Reproduce word for word, from the entries below, the line with "expire_q <= expire_d;", the line with "with rxReady low.", and every line between them, and nothing more.

--- Dataset records Enclosed Below ---

$ cat src/rtl/motor_cmd_timeout.sv
// Inter-byte watchdog for host-link stages.
// Up-counter that advances while en_i is high and is zeroed by clr_i; it wraps
// after LIMIT cycles. expire_o is registered and is high for exactly the cycle
// in which the count sits at LIMIT-1, so a consumer that sees expire_o without
// any other activity that cycle knows LIMIT cycles have elapsed.
// Ports:
//   hclk      clock, rising edge
//   rst       asynchronous active-high reset
//   clr_i     synchronous clear (dominates en_i)
//   en_i      count enable
//   expire_o  high while the count equals LIMIT-1
module motor_cmd_timeout #(
   parameter int unsigned LIMIT = 50000
) (
   input  logic hclk,
   input  logic rst,
   input  logic clr_i,
   input  logic en_i,
   output logic expire_o
);

   localparam int unsigned CNT_W = (LIMIT > 1) ? $clog2(LIMIT) : 1;
   localparam logic [CNT_W-1:0] LAST = CNT_W'(LIMIT - 1);

   logic [CNT_W-1:0] cnt_q, cnt_d;
   logic             expire_q, expire_d;

   // Next count; expire is derived from the next count so it stays registered.
   always_comb begin
      cnt_d = cnt_q;
      if (clr_i) begin
         cnt_d = '0;
      end else if (en_i) begin
         cnt_d = (cnt_q == LAST) ? '0 : cnt_q + CNT_W'(1);
      end
      expire_d = (cnt_d == LAST);
   end

   always_ff @(posedge hclk or posedge rst) begin
      if (rst) begin
         cnt_q    <= '0;
         expire_q <= 1'b0;
      end else begin
         cnt_q    <= cnt_d;
         expire_q <= expire_d;
      end
   end

   assign expire_o = expire_q;

endmodule

$ cat src/rtl/motor_cmd_sequencer.sv
// Host byte stream to controller register-write sequencer.
// Collects SYNC/ADDR_H/ADDR_L/DATA_H/DATA_L/CHK frames from a valid/ready byte
// input, validates checksum and address range, and issues one-cycle register
// writes followed by a guaranteed idle gap with rxReady low.
// Optional build macro: MOTOR_CMD_ERRCNT_EN adds the errCount port
// (saturating count of aborted frames, cleared only by rst).
// Ports:
//   hclk      clock, rising edge
//   rst       asynchronous active-high reset
//   rxData    received byte
//   rxValid   rxData valid
//   rxReady   byte accepted this cycle when rxValid is also high
//   address   register index to controller (holds until next good frame)
//   wrData    register value to controller (holds until next good frame)
//   wr        one-cycle write strobe
//   frameErr  one-cycle pulse on any aborted frame
//   busy      high in every state except idle
//   errCount  (MOTOR_CMD_ERRCNT_EN only) saturating aborted-frame count
module motor_cmd_sequencer
   import motor_cmd_pkg::*;
#(
   parameter logic [7:0]        SYNC_BYTE      = SYNC_BYTE_DEF,
   parameter int unsigned       TIMEOUT_CYCLES = 50000,
   parameter int unsigned       MIN_WR_GAP     = 4,
   parameter logic [ADDR_W-1:0] ADDR_LIMIT     = 16'h0100
) (
   input  logic              hclk,
   input  logic              rst,
   input  logic [7:0]        rxData,
   input  logic              rxValid,
   output logic              rxReady,
   output logic [ADDR_W-1:0] address,
   output logic [DATA_W-1:0] wrData,
   output logic              wr,
   output logic              frameErr,
   output logic              busy
`ifdef MOTOR_CMD_ERRCNT_EN
   ,
   output logic [7:0]        errCount
`endif
);

   localparam int unsigned GAP_W = (MIN_WR_GAP > 1) ? $clog2(MIN_WR_GAP) : 1;

   state_e            state_q, state_d;
   reg_wr_t           shadow_q, shadow_d;
   reg_wr_t           out_q, out_d;
   logic [7:0]        chk_q, chk_d;
   logic [GAP_W-1:0]  gap_q, gap_d;
   logic              wr_q, wr_d;
   logic              frame_err_q, frame_err_d;
   logic              rx_ready_q, rx_ready_d;
   logic              busy_q, busy_d;

   logic              accept;
   logic              in_frame;
   logic              expire;

   assign accept   = rxValid && rx_ready_q;
   assign in_frame = (state_q == S_ADDR_H) || (state_q == S_ADDR_L) ||
                     (state_q == S_DATA_H) || (state_q == S_DATA_L) ||
                     (state_q == S_CHK);

   // Inter-byte watchdog: only runs while a frame is open; any accepted byte
   // restarts it, so a byte on the expiring edge takes priority.
   motor_cmd_timeout #(
      .LIMIT (TIMEOUT_CYCLES)
   ) u_timeout (
      .hclk     (hclk),
      .rst      (rst),
      .clr_i    (accept || !in_frame),
      .en_i     (in_frame),
      .expire_o (expire)
   );

   // Next-state and next-output logic.
   always_comb begin
      state_d     = state_q;
      shadow_d    = shadow_q;
      out_d       = out_q;
      chk_d       = chk_q;
      gap_d       = gap_q;
      wr_d        = 1'b0;
      frame_err_d = 1'b0;

      unique case (state_q)
         S_IDLE: begin
            // Non-sync bytes are dropped without complaint.
            if (accept && (rxData == SYNC_BYTE)) begin
               state_d = S_ADDR_H;
               chk_d   = '0;
            end
         end
         S_ADDR_H: begin
            if (accept) begin
               shadow_d.addr[15:8] = rxData;
               chk_d               = chk_q ^ rxData;
               state_d             = S_ADDR_L;
            end else if (expire) begin
               state_d     = S_IDLE;
               frame_err_d = 1'b1;
            end
         end
         S_ADDR_L: begin
            if (accept) begin
               shadow_d.addr[7:0] = rxData;
               chk_d              = chk_q ^ rxData;
               state_d            = S_DATA_H;
            end else if (expire) begin
               state_d     = S_IDLE;
               frame_err_d = 1'b1;
            end
         end
         S_DATA_H: begin
            if (accept) begin
               shadow_d.data[15:8] = rxData;
               chk_d               = chk_q ^ rxData;
               state_d             = S_DATA_L;
            end else if (expire) begin
               state_d     = S_IDLE;
               frame_err_d = 1'b1;
            end
         end
         S_DATA_L: begin
            if (accept) begin
               shadow_d.data[7:0] = rxData;
               chk_d              = chk_q ^ rxData;
               state_d            = S_CHK;
            end else if (expire) begin
               state_d     = S_IDLE;
               frame_err_d = 1'b1;
            end
         end
         S_CHK: begin
            if (accept) begin
               if ((rxData == chk_q) && (shadow_q.addr < ADDR_LIMIT)) begin
                  // Bus outputs and strobe launch together on the CHK edge.
                  state_d = S_ISSUE;
                  out_d   = shadow_q;
                  wr_d    = 1'b1;
               end else begin
                  state_d     = S_IDLE;
                  frame_err_d = 1'b1;
               end
            end else if (expire) begin
               state_d     = S_IDLE;
               frame_err_d = 1'b1;
            end
         end
         S_ISSUE: begin
            state_d = S_GAP;
            gap_d   = GAP_W'(MIN_WR_GAP - 1);
         end
         S_GAP: begin
            if (gap_q == '0) begin
               state_d = S_IDLE;
            end else begin
               gap_d = gap_q - GAP_W'(1);
            end
         end
         default: begin
            state_d = S_IDLE;
         end
      endcase

      // Registered status follows the state being entered.
      rx_ready_d = (state_d != S_ISSUE) && (state_d != S_GAP);
      busy_d     = (state_d != S_IDLE);
   end

   always_ff @(posedge hclk or posedge rst) begin
      if (rst) begin
         state_q     <= S_IDLE;
         shadow_q    <= '0;
         out_q       <= '0;
         chk_q       <= '0;
         gap_q       <= '0;
         wr_q        <= 1'b0;
         frame_err_q <= 1'b0;
         rx_ready_q  <= 1'b1;
         busy_q      <= 1'b0;
      end else begin
         state_q     <= state_d;
         shadow_q    <= shadow_d;
         out_q       <= out_d;
         chk_q       <= chk_d;
         gap_q       <= gap_d;
         wr_q        <= wr_d;
         frame_err_q <= frame_err_d;
         rx_ready_q  <= rx_ready_d;
         busy_q      <= busy_d;
      end
   end

   assign rxReady  = rx_ready_q;
   assign address  = out_q.addr;
   assign wrData   = out_q.data;
   assign wr       = wr_q;
   assign frameErr = frame_err_q;
   assign busy     = busy_q;

`ifdef MOTOR_CMD_ERRCNT_EN
   logic [7:0] err_cnt_q;

   // Saturating count, updated on the same edge that raises frameErr.
   always_ff @(posedge hclk or posedge rst) begin
      if (rst) begin
         err_cnt_q <= '0;
      end else if (frame_err_d && (err_cnt_q != 8'hFF)) begin
         err_cnt_q <= err_cnt_q + 8'd1;
      end
   end

   assign errCount = err_cnt_q;
`endif

endmodule

$ cat config.mk
export PLATFORM = sky130hd
export DESIGN_NAME = motor_cmd_sequencer
export DESIGN_NICKNAME = d
export VERILOG_FILES = /design/src/rtl/motor_cmd_pkg.sv /design/src/rtl/motor_cmd_timeout.sv /design/src/rtl/motor_cmd_sequencer.sv
export SDC_FILE = /design/constraint.sdc
export NUM_CORES = 1
export LEC_CHECK = 0
export BUFFER_PORTS_ARGS = -buffer_cell sky130_fd_sc_hd__buf_2
export CAP_MARGIN = 20
export CELL_PAD_IN_SITES_DETAIL_PLACEMENT = 1
export CELL_PAD_IN_SITES_GLOBAL_PLACEMENT = 1
export CORE_ASPECT_RATIO = 0.5
export CORE_UTILIZATION = 47
export CTS_CLUSTER_SIZE = 28
export DETAILED_ROUTE_END_ITERATION = 7
export PLACE_DENSITY_LB_ADDON = 0.1
export RECOVER_POWER = 50
export SLEW_MARGIN = 20
export SYNTH_ARGS = -nofsm -noshare
export SYNTH_HDL_FRONTEND = slang
export SYNTH_SLANG_ARGS = --single-unit
$ cat constraint.sdc
create_clock -name hclk -period 4.31 [get_ports hclk]
set_input_delay 0.6465 -clock hclk [delete_from_list [all_inputs] [get_ports hclk]]
set_output_delay 0.6465 -clock hclk [all_outputs]
set_load 0.01 [all_outputs]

--- End of Enclosed Dataset records ---

§ **Solution to the exercise**:
         expire_q <= expire_d;
      end
   end

   assign expire_o = expire_q;

endmodule

$ cat src/rtl/motor_cmd_sequencer.sv
// Host byte stream to controller register-write sequencer.
// Collects SYNC/ADDR_H/ADDR_L/DATA_H/DATA_L/CHK frames from a valid/ready byte
// input, validates checksum and address range, and issues one-cycle register
// writes followed by a guaranteed idle gap with rxReady low.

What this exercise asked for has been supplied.